At the same Senate hearing, Amy Searight, the US deputy assistant secretary of defense for South and Southeast Asia, highlighted India’s “Look East” policy aimed at forging closer economic and military ties with Japan and South East Asian countries, such as Vietnam. “We want to capitalise on that ... we want to support that activity,” she said. The US has been actively encouraging Japan, Vietnam and the Philippines to take more aggressive stances in their territorial disputes with China.

Congressman Steve Chabot, who chaired the House Committee hearing, complained: “New Delhi has given Russia’s aggression in Crimea implicit approval and strongly opposed sanctions on Moscow, calling Moscow’s interest in Crimea legitimate.” He asked: “Can the US trust India to be a reliable partner on significant geopolitical challenges if, for example, we can’t get India’s support on this growing crisis?” India’s “attitude on this matter with respect to Russia is very disappointing, to say the least,” he declared.

Biswal responded: “We do make the point to our Indian colleagues, as we do to friends around the world, about our perspective, particularly with respect to Russian aggression in the Ukraine, and the implications that that has.”

Clearly, the Obama administration is pressing for Indian collaboration in Washington’s intrigues and provocations, including against Russia. Through consultation on “these critical issues and challenges,” Biswal declared, “we hope that we can bring closer together our perspectives and align efforts as much as possible.”

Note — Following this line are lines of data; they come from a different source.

Source: an optimization exercise on an open RTL-to-GDS flow (aim: small area, a short achievable clock period and few clock cycles per item). Production flows keep margins and buffers that such runs may drop.
Only simulation tests tie the RTL to the original design; equivalence was not proved.
Power and IR drop assume default switching activity.

===== run.sh =====
#!/bin/bash
# synth_recipe.tcl (not shown) runs the flow's synth.tcl, then flattens the netlist and writes it again
# the make line also repeats each setting of config.mk as NAME=value (left out here)
make -C /OpenROAD-flow-scripts/flow DESIGN_CONFIG=/design/flow/config.mk WORK_HOME=/design/flow/orfs CLKGATE_MAP_FILE= SYNTH_SCRIPT=/design/flow/synth_recipe.tcl finish

===== config.mk =====
export PLATFORM = sky130hd
export DESIGN_NAME = pne_envelope
export DESIGN_NICKNAME = pne_envelope
export VERILOG_FILES = /design/flow/design.v
export SDC_FILE = /design/flow/constraint.sdc
export NUM_CORES = 4
export LEC_CHECK = 0
export CAP_MARGIN = 20
export CORE_MARGIN = 2
export CORE_UTILIZATION = 70
export CTS_BUF_LIST = sky130_fd_sc_hd__clkbuf_4
export PLACE_DENSITY = 0.8
export SLEW_MARGIN = 20

===== constraint.sdc =====
create_clock -name core_clock -period 17.0 [get_ports {clk}]
set_input_delay 3.4000 -clock core_clock [delete_from_list [all_inputs] [get_ports {clk}]]
set_output_delay 3.4000 -clock core_clock [all_outputs]
set_load 0.01 [all_outputs]

===== design.v =====
module pne_envelope (
    input              clk,
    input              rst,          
    input              in_valid,
    output             in_ready,
    input      [127:0] in_entry,     
    input      [31:0]  in_value,     
    input      [31:0]  in_vs,        
    input      [15:0]  in_age,       
    input      [4:0]   in_width,     
    output reg         out_valid,
    output reg [31:0]  out_value,    
    output reg [2:0]   out_status
);
    localparam ST_ACCEPT  = 3'd0,    
               ST_CLIP    = 3'd1,    
               ST_HOLDOFF = 3'd2,    
               ST_REFUSE  = 3'd3,    
               ST_RECORD  = 3'd4;    
    assign in_ready = 1'b1;
    function [34:0] add35(input [34:0] a, input [34:0] b, input ci);
        reg [34:0] g, p, x;
        integer l, i;
        begin
            x = a ^ b;
            g = a & b;
            p = x;
            g[0] = g[0] | (x[0] & ci);
            for (l = 0; l < 6; l = l + 1)
                for (i = 0; i < 35; i = i + 1)
                    if ((i >> l) & 1) begin
                        g[i] = g[i] | (p[i] & g[((i >> l) << l) - 1]);
                        p[i] = p[i] & p[((i >> l) << l) - 1];
                    end
            add35 = x ^ {g[33:0], ci};
        end
    endfunction
    function [19:0] mul8x12(input [7:0] m, input [11:0] k);
        reg [19:0] r0, r1, r2, r3, r4, r5, r6, r7;
        reg [19:0] s0, c0, s1, c1, s2, c2, s3, c3, s4, c4, s5, c5;
        reg [34:0] t;
        begin
            r0 = {8'd0, k & {12{m[0]}}};
            r1 = {7'd0, k & {12{m[1]}}, 1'd0};
            r2 = {6'd0, k & {12{m[2]}}, 2'd0};
            r3 = {5'd0, k & {12{m[3]}}, 3'd0};
            r4 = {4'd0, k & {12{m[4]}}, 4'd0};
            r5 = {3'd0, k & {12{m[5]}}, 5'd0};
            r6 = {2'd0, k & {12{m[6]}}, 6'd0};
            r7 = {1'd0, k & {12{m[7]}}, 7'd0};
            s0 = r0 ^ r1 ^ r2; c0 = ((r0 & r1) | (r0 & r2) | (r1 & r2)) << 1;
            s1 = r3 ^ r4 ^ r5; c1 = ((r3 & r4) | (r3 & r5) | (r4 & r5)) << 1;
            s2 = s0 ^ c0 ^ s1; c2 = ((s0 & c0) | (s0 & s1) | (c0 & s1)) << 1;
            s3 = c1 ^ r6 ^ r7; c3 = ((c1 & r6) | (c1 & r7) | (r6 & r7)) << 1;
            s4 = s2 ^ c2 ^ s3; c4 = ((s2 & c2) | (s2 & s3) | (c2 & s3)) << 1;
            s5 = s4 ^ c4 ^ c3; c5 = ((s4 & c4) | (s4 & c3) | (c4 & c3)) << 1;
            t = add35({15'd0, s5}, {15'd0, c5}, 1'b0);
            mul8x12 = t[19:0];
        end
    endfunction
    wire [16:0] t_in       = {1'b0, in_age} - {5'd0, in_entry[20:9]};
    wire        lapsed_in  = (in_entry[20:9] != 12'd0) && !t_in[16] && (t_in[15:0] != 16'd0);
    wire        holdoff_in = lapsed_in && (t_in[15:5] == 11'd0) && (t_in[4:0] <= in_entry[8:4]);
    reg         s0_valid;
    reg [31:0]  s0_min, s0_max, s0_fs;
    reg [7:0]   s0_step_m;
    reg [2:0]   s0_step_e;
    reg [1:0]   s0_mode, s0_format;
    reg [31:0]  s0_value;
    reg [31:0]  s0_vs;
    reg [11:0]  s0_k;
    reg         s0_lapsed, s0_holdoff;
    reg [4:0]   s0_width;
    reg         s0_v_top, s0_vs_top, s0_fs_top;    
    always @(posedge clk) begin
        if (rst)
            s0_valid <= 1'b0;
        else
            s0_valid <= in_valid;
        s0_min     <= in_entry[127:96];
        s0_max     <= in_entry[95:64];
        s0_fs      <= in_entry[63:32];
        s0_step_m  <= in_entry[31:24];
        s0_step_e  <= in_entry[23:21];
        s0_mode    <= in_entry[3:2];
        s0_format  <= in_entry[1:0];
        s0_value   <= in_value;
        s0_vs      <= in_vs;
        s0_k       <= in_age[11:0] | {12{|in_age[15:12]}};
        s0_lapsed  <= lapsed_in;
        s0_holdoff <= holdoff_in;
        s0_width   <= in_width;
        s0_v_top   <= in_value[in_width];
        s0_vs_top  <= in_vs[in_width];
        s0_fs_top  <= in_entry[32 + in_width];
    end
    wire [31:0] e_min    = s0_min;
    wire [31:0] e_max    = s0_max;
    wire [7:0]  e_step_m = s0_step_m;
    wire [2:0]  e_step_e = s0_step_e;
    wire [1:0]  e_mode   = s0_mode;
    wire [1:0]  e_format = s0_format;
    wire        lapsed   = s0_lapsed;
    wire        holdoff  = s0_holdoff;
    wire is_num    = ~e_format[1];
    wire is_signed = ~e_format[1] & e_format[0];
    wire is_mask   = e_format[1] & ~e_format[0];
    wire [31:0] wmask = 32'hFFFF_FFFF >> (~s0_width);
    wire [19:0] p_age = mul8x12(e_step_m, s0_k);
    wire [19:0] p     = lapsed ? {12'd0, e_step_m} : p_age;
    wire [31:0] base_raw = lapsed ? s0_fs : s0_vs;
    wire        v_sign   = is_signed & s0_v_top;
    wire        b_sign   = is_signed & (lapsed ? s0_fs_top : s0_vs_top);
    wire [32:0] num  = {v_sign, (s0_value & wmask) | ({32{v_sign}} & ~wmask)};
    wire [32:0] base = {b_sign, (base_raw & wmask) | ({32{b_sign}} & ~wmask)};
    wire [32:0] lo0  = {is_signed & e_min[31], e_min};
    wire [32:0] hi0  = {is_signed & e_max[31], e_max};
    wire below_0 = {~num[32], num[31:0]} < {~lo0[32], lo0[31:0]};
    wire above_0 = {~num[32], num[31:0]} > {~hi0[32], hi0[31:0]};
    wire [34:0] xd_s = add35({{2{num[32]}}, num}, ~{{2{base[32]}}, base}, 1'b1);
    wire [33:0] xd   = xd_s[33:0];
    wire        neg = xd[33];
    wire [31:0] v_mask  = (s0_value & ~e_min) | e_max;
    wire        mask_ch = |(wmask & ((s0_value & e_min & ~e_max) | (e_max & ~s0_value)));
    wire        refuse_v = holdoff | (e_mode != 2'd0);
    wire        num_clip = is_num & ~refuse_v;
    wire [32:0] a_v      = below_0 ? base : hi0;
    wire [32:0] b_v      = num_clip ? (below_0 ? lo0 : base) : {1'b0, refuse_v ? s0_vs : v_mask};
    reg         s1_valid;
    reg [19:0]  s1_p;
    reg [2:0]   s1_step_e;
    reg         s1_step_nz;
    reg [31:0]  s1_mxd;
    reg         s1_neg;
    reg [32:0]  s1_a;
    reg [32:0]  s1_b;
    reg [31:0]  s1_value;
    reg [4:0]   s1_width;
    reg         s1_holdoff;
    reg         s1_is_num;
    reg         s1_mask_viol;
    reg [1:0]   s1_mode;
    reg         s1_below_0;
    reg         s1_above_0;
    always @(posedge clk) begin
        if (rst)
            s1_valid <= 1'b0;
        else
            s1_valid <= s0_valid;
        s1_p         <= p;
        s1_step_e    <= e_step_e;
        s1_step_nz   <= (e_step_m != 8'd0);
        s1_mxd       <= xd[31:0] ^ {32{neg}};
        s1_neg       <= neg;
        s1_a         <= a_v;
        s1_b         <= b_v;
        s1_value     <= s0_value;
        s1_width     <= s0_width;
        s1_holdoff   <= holdoff;
        s1_is_num    <= is_num;
        s1_mask_viol <= is_mask & mask_ch;
        s1_mode      <= e_mode;
        s1_below_0   <= below_0;
        s1_above_0   <= above_0;
    end
    wire [47:0] d       = {28'd0, s1_p} << {s1_step_e, 2'b00};
    wire        step_on = s1_step_nz && (d[47:32] == 16'd0);
    wire [31:0] d32     = d[31:0];
    wire far   = step_on & ({s1_mxd, s1_neg} > {d32, 1'b0});
    wire below = s1_below_0 | (far & s1_neg);
    wire above = s1_above_0 | (far & ~s1_neg);
    wire [34:0] wa   = {{2{s1_a[32]}}, s1_a};
    wire [34:0] wb   = ~{{2{s1_b[32]}}, s1_b};
    wire [34:0] wd   = ~{3'b000, d32};
    wire [34:0] cs_s = wa ^ wb ^ wd;
    wire [34:0] cs_c = ((wa & wb) | (wa & wd) | (wb & wd)) << 1;
    wire [34:0] wt   = add35(cs_s, cs_c, 1'b1);
    wire win   = step_on & ~wt[34];
    wire use_bound = (below ? s1_below_0 : s1_above_0) & ~win;
    wire        side_lo = s1_below_0 | s1_neg;
    wire [31:0] base_v  = s1_below_0 ? s1_a[31:0] : s1_b[31:0];
    wire [31:0] bound_v = s1_below_0 ? s1_b[31:0] : s1_a[31:0];
    wire [34:0] edge_s  = add35({3'b000, base_v}, {3'b000, d32 ^ {32{side_lo}}}, side_lo);
    wire [31:0] edge_v  = edge_s[31:0];
    wire [31:0] alt_v   = s1_b[31:0];
    wire viol = s1_is_num ? (below | above) : s1_mask_viol;
    wire [31:0] wmask2 = 32'hFFFF_FFFF >> (~s1_width);
    reg [31:0] res_value;
    reg [2:0]  res_status;
    always @* begin
        if (s1_holdoff) begin
            res_status = ST_HOLDOFF;
            res_value  = alt_v;
        end else if (viol) begin
            if (s1_mode == 2'd0) begin
                res_status = ST_CLIP;
                res_value  = s1_is_num ? (use_bound ? bound_v : edge_v) : alt_v;
            end else begin
                res_status = (s1_mode == 2'd2) ? ST_RECORD : ST_REFUSE;
                res_value  = alt_v;
            end
        end else begin
            res_status = ST_ACCEPT;
            res_value  = s1_value;
        end
    end
    always @(posedge clk) begin
        if (rst)
            out_valid <= 1'b0;
        else
            out_valid <= s1_valid;
        out_value  <= res_value & wmask2;
        out_status <= res_status;
    end
endmodule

Lining up India against Russia will prove more difficult than against China. Throughout much of the Cold War, New Delhi was aligned with the former Soviet Union against China, which has strong ties with India’s chief regional rival, Pakistan. Sections of the Indian establishment still regard Russia as India’s “all-weather friend” and it remains India’s chief defense supplier.

Washington, however, is clearly not satisfied. It is determined to use every opportunity to undermine India’s relations with Russia as part of its overall strategy for US domination throughout the Eurasian landmass.